= Conscription in Myanmar =

Conscription in Myanmar was enacted in 2024. The People's Military Service Law, which enables conscription, was written into law in 2010, although it had been practiced as early as 1955.

==History==
In 1907, the British colonial authorities enacted the 1907 Village Tract Act, which empowered the authorities to requisition local services, such as for porters, in law enforcement activities. While it was technically not conscription, the Burmese military nonetheless continued to invoke the Act to press-gang civilians as porters for counter-insurgency operations.

The Tatmadaw – the name traditionally given to the military of Myanmar which has ruled the country intermittently since independence – has long used "forced recruitment" of citizens without formal conscription laws. A 1955 "National Service Bill" was taken to parliament, but due to legal complexities, it is unclear whether it actually entered into force. The main bulk of the military continued to be recruited "almost entirely from volunteers", with the bill's provisions used only for recruitment of "technical specialists, such as doctors and engineers". In 1959, the military caretaker government under then General Ne Win promulgated 1959 Military Service Law.

However, after the 8888 Uprising in 1988, the Burmese military began utilizing "forced recruitment and deceptive tactics" to quietly enlist young men, including minors, into its forces. This did not occur in accordance with the 1955 bill, and "did not occur pursuant to any compulsory military service laws but was essentially arbitrary", according to a 1988 report by the International Labour Organization of the United Nations. Despite continued manpower shortages, the military did not enact formal mandatory conscription for decades.

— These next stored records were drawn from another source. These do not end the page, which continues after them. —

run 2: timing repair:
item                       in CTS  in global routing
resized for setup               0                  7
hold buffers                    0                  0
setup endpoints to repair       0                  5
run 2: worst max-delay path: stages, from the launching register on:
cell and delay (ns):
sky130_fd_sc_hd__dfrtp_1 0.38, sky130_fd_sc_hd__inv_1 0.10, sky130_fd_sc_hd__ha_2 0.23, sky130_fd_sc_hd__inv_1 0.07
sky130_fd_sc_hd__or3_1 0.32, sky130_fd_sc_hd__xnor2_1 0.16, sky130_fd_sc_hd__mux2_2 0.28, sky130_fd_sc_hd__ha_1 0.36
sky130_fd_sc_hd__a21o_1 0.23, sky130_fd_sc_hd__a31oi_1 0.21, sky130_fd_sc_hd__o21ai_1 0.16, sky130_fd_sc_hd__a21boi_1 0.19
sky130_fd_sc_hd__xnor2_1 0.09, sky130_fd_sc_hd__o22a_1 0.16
==> src/rtl/regfile_multiport_clr.sv <==
`timescale 1ns/1ps
`default_nettype none
// ============================================================================
// regfile_multiport_clr : multi-port register file with post-reset clear sweep
// Revision: 1.0
// ============================================================================
module regfile_multiport_clr #(
  parameter int W_PORTS        = 2,
  parameter int R_PORTS        = 4,
  parameter int WIDTH          = 32,
  parameter int DEPTH          = 8,
  parameter int ZERO_REG       = 1,
  parameter int RDW_MODE       = 0,
  parameter int WPRIO          = 0,
  parameter int CLEAR_ON_RESET = 1,
  localparam int AW            = $clog2(DEPTH)
) (
  input  logic               i_clk,
  input  logic               i_rst,
  input  logic [W_PORTS-1:0] i_w_e,
  input  logic [AW-1:0]      i_w_addr [W_PORTS],
  input  logic [WIDTH-1:0]   i_w_data [W_PORTS],
  input  logic [R_PORTS-1:0] i_r_e,
  input  logic [AW-1:0]      i_r_addr [R_PORTS],
  output logic [WIDTH-1:0]   o_r_data [R_PORTS],
  output logic               o_ready,
  output logic [W_PORTS-1:0] o_w_drop
);

  typedef enum logic [0:0] {
    ST_CLEAR = 1'b0,
    ST_READY = 1'b1
  } state_t;

  state_t             r_state;
  state_t             w_state_nxt;
  logic [AW-1:0]      r_clr_cnt;
  logic [AW-1:0]      w_clr_cnt_nxt;
  logic [WIDTH-1:0]   r_mem [DEPTH];
  logic               w_active;
  logic [W_PORTS-1:0] w_blocked;
  logic [W_PORTS-1:0] w_zero;
  logic [W_PORTS-1:0] w_eff;
  logic [W_PORTS-1:0] w_drop;
  logic [WIDTH-1:0]   w_rd [R_PORTS];

  always_ff @(posedge i_clk) begin
    if (i_rst) begin
      r_state   <= (CLEAR_ON_RESET != 0) ? ST_CLEAR : ST_READY;
      r_clr_cnt <= '0;
    end else begin
      r_state   <= w_state_nxt;
      r_clr_cnt <= w_clr_cnt_nxt;
    end
  end

  always_comb begin
    w_state_nxt   = r_state;
    w_clr_cnt_nxt = r_clr_cnt;
    if (r_state == ST_CLEAR) begin
      w_clr_cnt_nxt = r_clr_cnt + AW'(1);
      if (r_clr_cnt == AW'(DEPTH - 1)) begin
        w_state_nxt = ST_READY;
      end
    end
  end

  assign w_active = (r_state == ST_READY) && !i_rst;
  assign o_ready  = i_rst ? (CLEAR_ON_RESET == 0) : (r_state == ST_READY);

  // Any enabled port of higher priority on the same address blocks this one.
  always_comb begin
    w_blocked = '0;
    w_zero    = '0;
    w_eff     = '0;
    w_drop    = '0;
    for (int p = 0; p < W_PORTS; p++) begin
      for (int q = 0; q < W_PORTS; q++) begin
        if (q != p && i_w_e[q] && i_w_addr[q] == i_w_addr[p]) begin
          if ((WPRIO == 0 && q < p) || (WPRIO != 0 && q > p)) begin
            w_blocked[p] = 1'b1;
          end
        end
      end
      w_zero[p] = (ZERO_REG != 0) && (i_w_addr[p] == '0);
      w_eff[p]  = w_active && i_w_e[p] && !w_zero[p] && !w_blocked[p];
      w_drop[p] = w_active && i_w_e[p] && !w_eff[p];
    end
  end

  always_ff @(posedge i_clk) begin
    if (!i_rst) begin
      if (r_state == ST_CLEAR) begin
        r_mem[r_clr_cnt] <= '0;
      end else begin
        for (int p = 0; p < W_PORTS; p++) begin
          if (w_eff[p]) begin
            r_mem[i_w_addr[p]] <= i_w_data[p];
          end
        end
      end
    end
  end

  always_comb begin
    for (int r = 0; r < R_PORTS; r++) begin
      w_rd[r] = r_mem[i_r_addr[r]];
      if (RDW_MODE != 0) begin
        for (int p = 0; p < W_PORTS; p++) begin
          if (w_eff[p] && i_w_addr[p] == i_r_addr[r]) begin
            w_rd[r] = i_w_data[p];
          end
        end
      end
      if ((ZERO_REG != 0) && (i_r_addr[r] == '0)) begin
        w_rd[r] = '0;
      end
    end
  end

  always_ff @(posedge i_clk) begin
    if (i_rst) begin
      o_w_drop <= '0;
      for (int r = 0; r < R_PORTS; r++) begin
        o_r_data[r] <= '0;
      end
    end else begin
      o_w_drop <= w_drop;
      for (int r = 0; r < R_PORTS; r++) begin
        if (w_active && i_r_e[r]) begin
          o_r_data[r] <= w_rd[r];
        end
      end
    end
  end

endmodule
`default_nettype wire

==> config.mk <==
export PLATFORM = sky130hd
export DESIGN_NAME = regfile_multiport_clr
export DESIGN_NICKNAME = d
export VERILOG_FILES = /design/src/rtl/regfile_multiport_clr.sv
export SDC_FILE = /design/constraint.sdc
export NUM_CORES = 1
export LEC_CHECK = 0
export CORE_AREA = 4 4 223 204
export DETAILED_ROUTE_END_ITERATION = 6
export DIE_AREA = 0 0 227 208
export HOLD_SLACK_MARGIN = 0.08
export PLACE_DENSITY = 0.74
export SLEW_MARGIN = 30
export SYNTH_ARGS = -nofsm -noshare
export SYNTH_HDL_FRONTEND = slang
export SYNTH_SLANG_ARGS = --single-unit
==> constraint.sdc <==
create_clock -name i_clk -period 4.84 [get_ports i_clk]
set_input_delay 1.21 -clock i_clk [delete_from_list [all_inputs] [get_ports i_clk]]
set_output_delay 1.21 -clock i_clk [all_outputs]
set_load 0.05 [all_outputs]
# ---- Yosys cells after proc, flatten, opt, wreduce, memory -nomap -nowiden
# Memories as Yosys holds them, arrays and structs flattened.
# Index checks and enable logic that the tools add are counted.
dict set report totals {
  reg_bits 134
  ramBits 256
  output_inout_bits 131
  word_cells 59
  n_memories 1
}
# memory depth width rd rd_clocked_by_memory_dff wr line
set memory_table {}
lappend memory_table {r_mem 8 32 4 0 2 39} ;# logic [WIDTH-1:0] r_mem [DEPTH];
dict set report classes {
  add_sub_neg 1
  eq_ne 2
  n_mux 22
  reduce_logical 26
}
# cell n
set op_table {}
lappend op_table {{32-bit two-way mux} 5}
lappend op_table {{32-bit OR reduction} 1}
lappend op_table {{3-bit zero test} 6}
lappend op_table {{1-bit two-way mux} 16}
lappend op_table {{1-bit logical AND} 13}
lappend op_table {{1-bit zero test} 6}
lappend op_table {{3-bit by 1-bit adder with 3-bit output (second input constant)} 1}
lappend op_table {{3-bit == test} 1}
lappend op_table {{3-bit == test (second input constant)} 1}
lappend op_table {{3-bit two-way mux} 1}

# ---- Logic depth before layout (Yosys ltp)
dict set report depth {
  depth_word 10
  mapped_depth 7
  ltp_nobuf 4
}

# ---- Worst setup path after synthesis
# Ideal clock, no wire load.
dict set report synth_timing {
  kind {input-to-reg}
  from {in i_rst}
  to {mem r_mem[3][0], enable pin}
  setup_time_ns 0.466
  t_arrival_ns 4.189
  t_required_ns 4.374
  path_slack_ns 0.186
  path_stages 4
  n_path_buf 0
  path_cell_list {nand3b_1 > a211oi_1 > nand2b_1 > o21ai_0}
}
# element line
set synth_rtl {}
lappend synth_rtl {{start, declared} 19} ;# input logic i_rst,
lappend synth_rtl {{end, declared} 39}

# ---- Worst setup path in the final report
dict set report layout_timing {
  from {in i_rst}
  to {out o_ready}
}
dict set report layout_between {
  elab_chain_len 1
}
# element line
set layout_lines {}
lappend layout_lines {{1-bit two-way mux} 69} ;# assign o_ready = i_rst ? (CLEAR_ON_RESET == 0) : (r_state == ST_READY);
lappend layout_lines {{end, declared} 26} ;# output logic o_ready,
# Every way passes these cells.

==> results.py <==
metrics = {
    "critical_path": {
        "critPathTopFamily": "simple AND/OR/NAND/NOR gates",
        "path_cells": "buf_2 -> nor2b_1 -> buf_4",
        "cp-end-kind": "primary output",
        "path_buf_inv": 2,
        "cp-start-kind": "input port",
        "max_stage_delay_ns": 0.67,
        "required_ns": 3.63,
        "critical_path_class": "in -> out",
        "crit_slowest_cell": "nor2b_1",
        "cp_max_fo": 37,
        "crit_arrival_ns": 2.53,
    },
    "logic_synthesis": {
        "synth-warning-count": 0,
        "synth_edf_count": 224,
        "syn_inst": 1647,
        "avgSynthCellArea_sq_um": 13.0,
        "ys_ff_latch": 358,
        "yosysMostFrequentCell": "mux2_2",
        "seq_area_frac_synth_pct": 44.0,
        "async_flop_share_pct": 0,
        "syn_area_sq_mm": 0.0214,
        "netlist_top_cells_count": "mux2_2 (346), edfxtp_1 (224), dfxtp_1 (134), mux4_2 (128), clkbuf_1 (117)",
        "syn-num-nets": 1739,
        "synth_top_area_share_pct": 31.5,
        "synth_flop_cell": "edfxtp_1",
        "ys_top_cells_by_area": "edfxtp_1 (31%), mux2_2 (18%), mux4_2 (13%)",
        "ys_types": 40,
        "synth_top_area_cell": "edfxtp_1",
    },
    "cts": {
        "h-tree-depth": 2,
        "cts_hold_buf": 0,
        "ctsLongestPathBuffers": 3,
        "path_clk_slew_ns": 0.06,
        "cts_resized": 0,
        "cts_setup_buffers": 0,
        "cts_tree": "done",
        "cts_buffers": 41,
        "clkSinkCount": 358,
        "root_buffer": "clkbuf_16",
        "clock_latency_ns": 0.58,
    },
    "die": {
        "core_area_sq_mm": 0.0434,
        "ios": 221,
        "start_util_pct": 49.2,
        "die_h_microns": 208,
        "dieArea_sq_mm": 0.0472,
        "die_w_microns": 227,
        "rows": 73,
    },
    "detailed_routing": {
        "wirelength_microns": 69800,
        "dr.pass1.iters": 7,
        "drtIter0Drc": 2149,
        "wl_per_cell_microns": 29.6,
        "ant_nets": 0,
        "routed_via_density": 6.89,
        "drc": 0,
        "dr_total_vias": 16243,
    },
    "layout": {
        "fillers": 3398,
        "syn_to_final_growth_pct": 18.4,
        "drive_gt1_share_pct": 34.6,
        "final_area_sq_mm": 0.0253,
        "multi_input_area_sq_mm": 0.0112,
        "final_cells": 2357,
        "fin_nets": 1852,
        "seqCellArea_sq_mm": 0.00941,
    },
    "power": {
        "power.total_mw": 7.28,
        "p_per_area_mw_per_mm2": 288,
        "p_leak_nw": 8.64,
        "peakVddDrop_mv": 0.222,
    },
    "placement": {
        "dp_cells": 2279,
        "place_area_sq_mm": 0.0239,
        "place.gp.congestion": 0.871,
        "dp_hpwl_microns": 44100,
        "place_ws_ns": 0.789,
        "port_buffers": 220,
    },
    "global_routing": {
        "grt_max_degree": 51,
        "grtUsageMet3_pct": 6.60,
        "use_met2_pct": 45.6,
        "met1_usage_pct": 39.4,
        "grt_pass1_wl_microns": 104000,
        "grt_pass1_vias": 16592,
        "antenna_found_initial": 2,
        "gr-total-overflow": 0,
        "grt.total_usage_pct": 28.9,
        "grt_busiest_layer": "met2",
    },
    "worst_hold_path": {
        "hold_path_class": "reg -> reg",
    },
    "timing": {
        "period_share_pct": 77.3,
        "worst_slew_pin_slew_ns": 1.06,
        "post-route-worst-setup-slack_ns": 1.10,
        "slew_viol_final": 0,
        "hold_viol_final": 0,
        "fin_tns_setup_ns": 0,
        "post-route-min-period_ns": 3.74,
        "rsz0062_at_grt": "no",
        "setup_viol": 0,
        "clock.fmax_mhz": 267,
        "clock-skew-final_ns": 0.0321,
        "relSlewSlack_pct": 29.3,
    },
    "outcome": {
        "outcome": "finished, final reports clean",
    },
    "flow_run": {
        "drv_cap": 0,
    },
}
[worst paths after layout]
path | from | cells after the start | slack (ns) | to
hold reg to reg | o_r_data[112] | 1 | 0.48 | o_r_data[112]
setup / recovery | i_rst | 3 | 1.10 | o_ready
setup reg to reg | r_state | 5 | 1.73 | r_mem[6][14]
hold / removal | o_r_data[112] | 1 | 0.48 | o_r_data[112]
[metal layers]
| metal | wire (microns) | share of wire [%] | up-vias |
|---|---|---|---|
| li1 | - | - | 6781 |
| met1 | 27000 | 39 | 8161 |
| met2 | 32500 | 47 | 1115 |
| met3 | 7600 | 11 | 186 |
| met4 | 2650 | 3.8 | 0 |
| met5 | 0 | 0 | - |
[final cells by class]
class                           count  share of cell area (%)
Multi-Input combinational cell   1093                    44.5
Antenna cell                        2                  0.0198
Clock inverter                     16                   0.514
Clock buffer                       60                    4.82
Tap cell                          562                    2.78
Sequential cell                   358                    37.2
Timing Repair Buffer              266                    10.2
[metrics by stage]
stage,utilization [%],hold WS (ns)
after global placement,55.0,0.463
final,58.3,0.479
after floorplan,-,0.506
after CTS,58.3,0.479
after detailed placement,55.2,0.466
after global routing,58.3,0.487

On November 4, 2010, the State Peace and Development Council military regime enacted a formalized conscription law, which elicited extremely negative reactions from the public. The military regime soon lost power after the subsequent elections, and the "quasi-civilian governments" that replaced it opted to leave the law unenforced. Ethnic armed organisations like the Myanmar National Democratic Alliance Army (MNDAA), the Restoration Council of Shan State (RCSS) and the Shan State Progressive Party (SSPP) have also forcibly conscripted civilians.

=== Post-2021 coup ===
In 2021, the Tatmadaw staged a coup d'etat, and established a new military junta known as the State Administration Council (SAC), leading to an escalation of Myanmar's long-running internal conflicts into a civil war. Over the following few years, the Tatmadaw suffered numerous military setbacks at the hands of anti-junta insurgent forces, losing control over vast areas of the country. On 10 February 2024, the junta announced that two years of military service would be mandatory for all men between the ages of 18 and 35 and all women between the ages of 18 and 27. Tatmadaw spokesman Zaw Min Tun said that around a fourth of Myanmar's population would be eligible under the law, which was planned to come into effect after the Burmese New Year in mid-April 2024. It also announced a monthly quota of 5,000 new conscripts.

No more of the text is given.